Here, \(\Delta \) denotes the respective uncertainties. This process involved taking into account the uncertainties associated with the variables used in the equation. Specifically, we treated the asymmetric uncertainties mentioned in Eq. (13) as if they were symmetric. For instance, \(SA_{{^{39}\text {Ar}}/\text {Ar}}(\text {MFV}) = 0.966 \pm 0.014\) Bq/kg\(_{\text {atmAr} } \). This choice was influenced by previous studies by Wang et al. [55] and Barlow [56]. The process of arriving at this uncertainty value followed established principles of error analysis propagation, which are well-documented in references [57,58,59]. These references provide guidelines for a rigorous and systematic assessment of uncertainties in the final result, ensuring its reliability. Note that the fraction on the right-hand side of Eq. (11) depends on \(^{39}\)Ar half-life, and therefore it will be correlated with the half-life value deduced on the left-hand side of Eq. (11).
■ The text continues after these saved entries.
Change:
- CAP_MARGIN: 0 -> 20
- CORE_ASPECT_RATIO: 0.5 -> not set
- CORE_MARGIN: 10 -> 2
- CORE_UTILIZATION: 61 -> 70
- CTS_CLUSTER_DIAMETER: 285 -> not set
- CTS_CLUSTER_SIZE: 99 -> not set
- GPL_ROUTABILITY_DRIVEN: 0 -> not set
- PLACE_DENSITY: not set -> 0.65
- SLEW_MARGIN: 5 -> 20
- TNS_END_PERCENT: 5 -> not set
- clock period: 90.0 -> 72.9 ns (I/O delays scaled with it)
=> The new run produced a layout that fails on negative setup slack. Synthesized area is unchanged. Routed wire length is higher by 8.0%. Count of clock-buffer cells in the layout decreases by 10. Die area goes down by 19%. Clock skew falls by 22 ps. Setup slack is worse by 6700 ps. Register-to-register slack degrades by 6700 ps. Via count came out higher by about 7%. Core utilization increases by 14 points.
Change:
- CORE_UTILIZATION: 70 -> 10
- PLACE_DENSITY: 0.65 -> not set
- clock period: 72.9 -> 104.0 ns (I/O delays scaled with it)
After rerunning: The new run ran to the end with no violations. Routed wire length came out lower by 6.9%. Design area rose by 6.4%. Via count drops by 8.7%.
As another exercise, one can add \(T_{1/2} = 285\) years value to the dataset of half-live values presented in Table 1 (one can apply the MVF approach to data shown in Fig. 5). \(T_{1/2}({\text{ M }FV}^{**}) = 268.9^{+3.6}_{-3.1} \, \text {years,}\) with a \(1 \sigma \) range of [265.3, 272.0] corresponding to the 68% confidence level (a 2\(\sigma \) range is [262.1, 275.3] corresponding to the 95% confidence level). The mean value for the new dataset is 268.9 years (which can be compared with the mean value of 267.7 years for data presented in Table 1).

5 Conclusions

In this work, from the perspective of robust statistics of the observed data, the MFV statistics technique has been applied to explore a detailed statistical analysis for the available dataset of \(^{39}\)Ar half-life measurements. The MFV estimate for the \(^{39}\)Ar half-life is \(T_{1/2}({\text{ M }FV}) = 268.2^{+3.1}_{-2.9}\) years with uncertainty corresponding to the 68% confidence level. The uncertainty is a factor 3 smaller than that of the most precise re-calculated \(^{39}\)Ar half-life measurements by Stoenner et al. (see Eq. 1). Moreover, the consistent results demonstrated the usage, robustness, and tolerance to outliers of MFV statistics relative to mean statistics on an artificial dataset. Following the MFV approach the specific activity of \(^{39}\)Ar from underground measurements results in \( SA_{{^{39}\text {Ar}}/\text {Ar}}(\text {MFV}) = 0.966^{+0.010}_{-0.018} \, \, \hbox { Bq/kg}\ _{\text {atmAr} } \). In addition, the way to estimate \(^{39}\)Ar half-life from specific atmospheric \(^{39}\)Ar activity is discussed. However, for that an independent way to determine the fraction of \(N_{^{39}\text {Ar}}\) in natural argon (the amount-of-substance fraction) is required. An outlook is provided on how this could be accomplished.